==> src/rtl/dmem_arbiter_if.sv <==
// dmem_arbiter_if: bundle of the data-memory arbiter's bus signals.
//   CPU side : cpu_wea, cpu_rea, cpu_addr, cpu_din, cpu_en -> arbiter; cpu_dout, mem_hold <- arbiter
//   DMA side : dma_req, dma_we, dma_addr, dma_din, dma_en -> arbiter; dma_gnt, dma_rvalid, dma_dout <- arbiter
//   BRAM side: mem_wea, mem_rea, mem_en, mem_addr, mem_din <- arbiter; mem_dout -> arbiter
// Modport slave is the arbiter's view; modport master is the surrounding
// system (pipeline, DMA engine and BRAM) driving it.
interface dmem_arbiter_if #(
  parameter int ADDR_W = 32,
  parameter int DATA_W = 32
);
  logic              cpu_wea;
  logic              cpu_rea;
  logic [ADDR_W-1:0] cpu_addr;
  logic [DATA_W-1:0] cpu_din;
  logic [3:0]        cpu_en;
  logic [DATA_W-1:0] cpu_dout;
  logic              mem_hold;

  logic              dma_req;
  logic              dma_we;
  logic [ADDR_W-1:0] dma_addr;
  logic [DATA_W-1:0] dma_din;
  logic [3:0]        dma_en;
  logic              dma_gnt;
  logic              dma_rvalid;
  logic [DATA_W-1:0] dma_dout;

  logic              mem_wea;
  logic              mem_rea;
  logic [3:0]        mem_en;
  logic [ADDR_W-1:0] mem_addr;
  logic [DATA_W-1:0] mem_din;
  logic [DATA_W-1:0] mem_dout;

  modport slave (
    input  cpu_wea, cpu_rea, cpu_addr, cpu_din, cpu_en,
    output cpu_dout, mem_hold,
    input  dma_req, dma_we, dma_addr, dma_din, dma_en,
    output dma_gnt, dma_rvalid, dma_dout,
    output mem_wea, mem_rea, mem_en, mem_addr, mem_din,
    input  mem_dout
  );

  modport master (
    output cpu_wea, cpu_rea, cpu_addr, cpu_din, cpu_en,
    input  cpu_dout, mem_hold,
    output dma_req, dma_we, dma_addr, dma_din, dma_en,
    input  dma_gnt, dma_rvalid, dma_dout,
    input  mem_wea, mem_rea, mem_en, mem_addr, mem_din,
    output mem_dout
  );
endinterface
`config.mk`:
```
export PLATFORM = sky130hd
export DESIGN_NAME = poly_operand_driver
export DESIGN_NICKNAME = d
export VERILOG_FILES = /design/src/rtl/poly_operand_driver.sv
export SDC_FILE = /design/constraint.sdc
export NUM_CORES = 1
export LEC_CHECK = 0
export CORE_ASPECT_RATIO = 1.75
export CORE_UTILIZATION = 49
export CTS_CLUSTER_SIZE = 30
export DETAILED_ROUTE_END_ITERATION = 6
export HOLD_SLACK_MARGIN = 0.06
export PLACE_DENSITY = 0.77
export REMOVE_ABC_BUFFERS = 1
export SLEW_MARGIN = 20
export SYNTH_ARGS = -nofsm -noshare
export SYNTH_HDL_FRONTEND = slang
export SYNTH_SLANG_ARGS = --single-unit
```
`constraint.sdc`:
```
create_clock -name clk -period 3.18 [get_ports clk]
set_clock_uncertainty 0.15 [all_clocks]
set_input_delay 0.954 -clock clk [delete_from_list [all_inputs] [get_ports clk]]
set_output_delay 0.954 -clock clk [all_outputs]
set_load 0.01 [all_outputs]
```
## src/rtl/fetch_ctrl_if.sv

```systemverilog
// Fetch-side bundle: instruction bus request/response, redirect/predict inputs, decode buffer.
// Latency: none, wires only.
// Backpressure: decode stalls the buffer through dec_ready; the bus completes through iresp_data_ok.
interface fetch_ctrl_if;
    logic        ireq_valid;
    logic [63:0] ireq_addr;
    logic        iresp_data_ok;
    logic [31:0] iresp_data;
    logic        redirect_valid;
    logic [63:0] redirect_pc;
    logic [63:0] pred_pc;
    logic        dec_ready;
    logic        inst_valid;
    logic [31:0] inst;
    logic [63:0] inst_pc;
    logic [63:0] inst_pcplus4;

    // Fetch controller side
    modport master (
        output ireq_valid, ireq_addr, inst_valid, inst, inst_pc, inst_pcplus4,
        input  iresp_data_ok, iresp_data, redirect_valid, redirect_pc, pred_pc, dec_ready
    );

    // Bus / execute / decode side
    modport slave (
        input  ireq_valid, ireq_addr, inst_valid, inst, inst_pc, inst_pcplus4,
        output iresp_data_ok, iresp_data, redirect_valid, redirect_pc, pred_pc, dec_ready
    );
endinterface

```

## src/rtl/fetch_ctrl.sv

```systemverilog
// Instruction fetch controller: one outstanding request, one-entry output buffer, redirect draining.
// Latency: instruction visible 1 cycle after iresp_data_ok; next request 1 cycle after decode accepts.
// Backpressure: no new request while the buffer is held for decode; stale responses drained in DROP.
module fetch_ctrl #(
    parameter logic [63:0] PCINIT = 64'h0000_0000_8000_0000
) (
    input logic          clk,
    input logic          reset,
    fetch_ctrl_if.master fbus
);

    typedef enum logic [1:0] {FETCH, HOLD, DROP} state_t;

    state_t      state_q, state_nxt;
    logic [63:0] pc_q, pc_nxt;
    logic [63:0] req_addr_q, req_addr_nxt;
    logic        inst_valid_q, inst_valid_nxt;
    logic [31:0] inst_q, inst_nxt;
    logic [63:0] inst_pc_q, inst_pc_nxt;
    logic [63:0] inst_pcplus4_q, inst_pcplus4_nxt;

    // Request is live in FETCH and DROP; the address only moves when a response completes
    assign fbus.ireq_valid   = (state_q != HOLD);
    assign fbus.ireq_addr    = req_addr_q;
    assign fbus.inst_valid   = inst_valid_q;
    assign fbus.inst         = inst_q;
    assign fbus.inst_pc      = inst_pc_q;
    assign fbus.inst_pcplus4 = inst_pcplus4_q;

    // State and datapath registers, reset has priority over everything
    always_ff @(posedge clk) begin
        if (reset) begin
            state_q        <= FETCH;
            pc_q           <= PCINIT;
            req_addr_q     <= PCINIT;
            inst_valid_q   <= 1'b0;
            inst_q         <= 32'd0;
            inst_pc_q      <= 64'd0;
            inst_pcplus4_q <= 64'd0;
        end else begin
            state_q        <= state_nxt;
            pc_q           <= pc_nxt;
            req_addr_q     <= req_addr_nxt;
            inst_valid_q   <= inst_valid_nxt;
            inst_q         <= inst_nxt;
            inst_pc_q      <= inst_pc_nxt;
            inst_pcplus4_q <= inst_pcplus4_nxt;
        end
    end

    // Next-state and datapath selection
    always_comb begin
        state_nxt        = state_q;
        pc_nxt           = pc_q;
        req_addr_nxt     = req_addr_q;
        inst_valid_nxt   = inst_valid_q;
        inst_nxt         = inst_q;
        inst_pc_nxt      = inst_pc_q;
        inst_pcplus4_nxt = inst_pcplus4_q;
        case (state_q)
            FETCH: begin
                if (fbus.redirect_valid) begin
                    pc_nxt = fbus.redirect_pc;
                    if (fbus.iresp_data_ok) begin
                        // response belongs to the wrong path: drop it and refetch at once
                        req_addr_nxt = fbus.redirect_pc;
                    end else begin
                        // request still in flight: keep its address until it completes
                        state_nxt = DROP;
                    end
                end else if (fbus.iresp_data_ok) begin
                    inst_nxt         = fbus.iresp_data;
                    inst_pc_nxt      = req_addr_q;
                    inst_pcplus4_nxt = req_addr_q + 64'd4;
                    inst_valid_nxt   = 1'b1;
                    state_nxt        = HOLD;
                end
            end
            HOLD: begin
                // redirect wins over decode acceptance; bus responses are ignored here
                if (fbus.redirect_valid) begin
                    inst_valid_nxt = 1'b0;
                    pc_nxt         = fbus.redirect_pc;
                    req_addr_nxt   = fbus.redirect_pc;
                    state_nxt      = FETCH;
                end else if (fbus.dec_ready) begin
                    inst_valid_nxt = 1'b0;
                    pc_nxt         = fbus.pred_pc;
                    req_addr_nxt   = fbus.pred_pc;
                    state_nxt      = FETCH;
                end
            end
            DROP: begin
                // latest redirect target wins; the stale response never reaches the buffer
                if (fbus.redirect_valid) begin
                    pc_nxt = fbus.redirect_pc;
                end
                if (fbus.iresp_data_ok) begin
                    req_addr_nxt = fbus.redirect_valid ? fbus.redirect_pc : pc_q;
                    state_nxt    = FETCH;
                end
            end
            default: begin
                state_nxt = FETCH;
            end
        endcase
    end

endmodule

```

## src/flat_wrapper.sv

```systemverilog
// flat-port wrapper written by rule: the top's interface ports become plain ports
module fetch_ctrl_flat 
#(
    parameter logic [63:0] PCINIT = 64'h0000_0000_8000_0000
)
  (clk, reset, fbus_ireq_valid, fbus_ireq_addr, fbus_inst_valid, fbus_inst, fbus_inst_pc, fbus_inst_pcplus4, fbus_iresp_data_ok, fbus_iresp_data, fbus_redirect_valid, fbus_redirect_pc, fbus_pred_pc, fbus_dec_ready);
  fetch_ctrl_if fbus_i ();
  input logic clk;
  input logic reset;
  output wire logic [$bits(fbus_i.ireq_valid)-1:0] fbus_ireq_valid;
  output wire logic [$bits(fbus_i.ireq_addr)-1:0] fbus_ireq_addr;
  output wire logic [$bits(fbus_i.inst_valid)-1:0] fbus_inst_valid;
  output wire logic [$bits(fbus_i.inst)-1:0] fbus_inst;
  output wire logic [$bits(fbus_i.inst_pc)-1:0] fbus_inst_pc;
  output wire logic [$bits(fbus_i.inst_pcplus4)-1:0] fbus_inst_pcplus4;
  input wire logic [$bits(fbus_i.iresp_data_ok)-1:0] fbus_iresp_data_ok;
  input wire logic [$bits(fbus_i.iresp_data)-1:0] fbus_iresp_data;
  input wire logic [$bits(fbus_i.redirect_valid)-1:0] fbus_redirect_valid;
  input wire logic [$bits(fbus_i.redirect_pc)-1:0] fbus_redirect_pc;
  input wire logic [$bits(fbus_i.pred_pc)-1:0] fbus_pred_pc;
  input wire logic [$bits(fbus_i.dec_ready)-1:0] fbus_dec_ready;
  assign fbus_ireq_valid = fbus_i.ireq_valid;
  assign fbus_ireq_addr = fbus_i.ireq_addr;
  assign fbus_inst_valid = fbus_i.inst_valid;
  assign fbus_inst = fbus_i.inst;
  assign fbus_inst_pc = fbus_i.inst_pc;
  assign fbus_inst_pcplus4 = fbus_i.inst_pcplus4;
  assign fbus_i.iresp_data_ok = fbus_iresp_data_ok;
  assign fbus_i.iresp_data = fbus_iresp_data;
  assign fbus_i.redirect_valid = fbus_redirect_valid;
  assign fbus_i.redirect_pc = fbus_redirect_pc;
  assign fbus_i.pred_pc = fbus_pred_pc;
  assign fbus_i.dec_ready = fbus_dec_ready;
  fetch_ctrl #(.PCINIT(PCINIT)) u_core (.clk(clk), .reset(reset), .fbus(fbus_i));
endmodule
```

______________________________

Brief:
Find the lines above holding the word "completes" and show them.

Reply:
// Backpressure: decode stalls the buffer through dec_ready; the bus completes through iresp_data_ok.
    // Request is live in FETCH and DROP; the address only moves when a response completes
                        // request still in flight: keep its address until it completes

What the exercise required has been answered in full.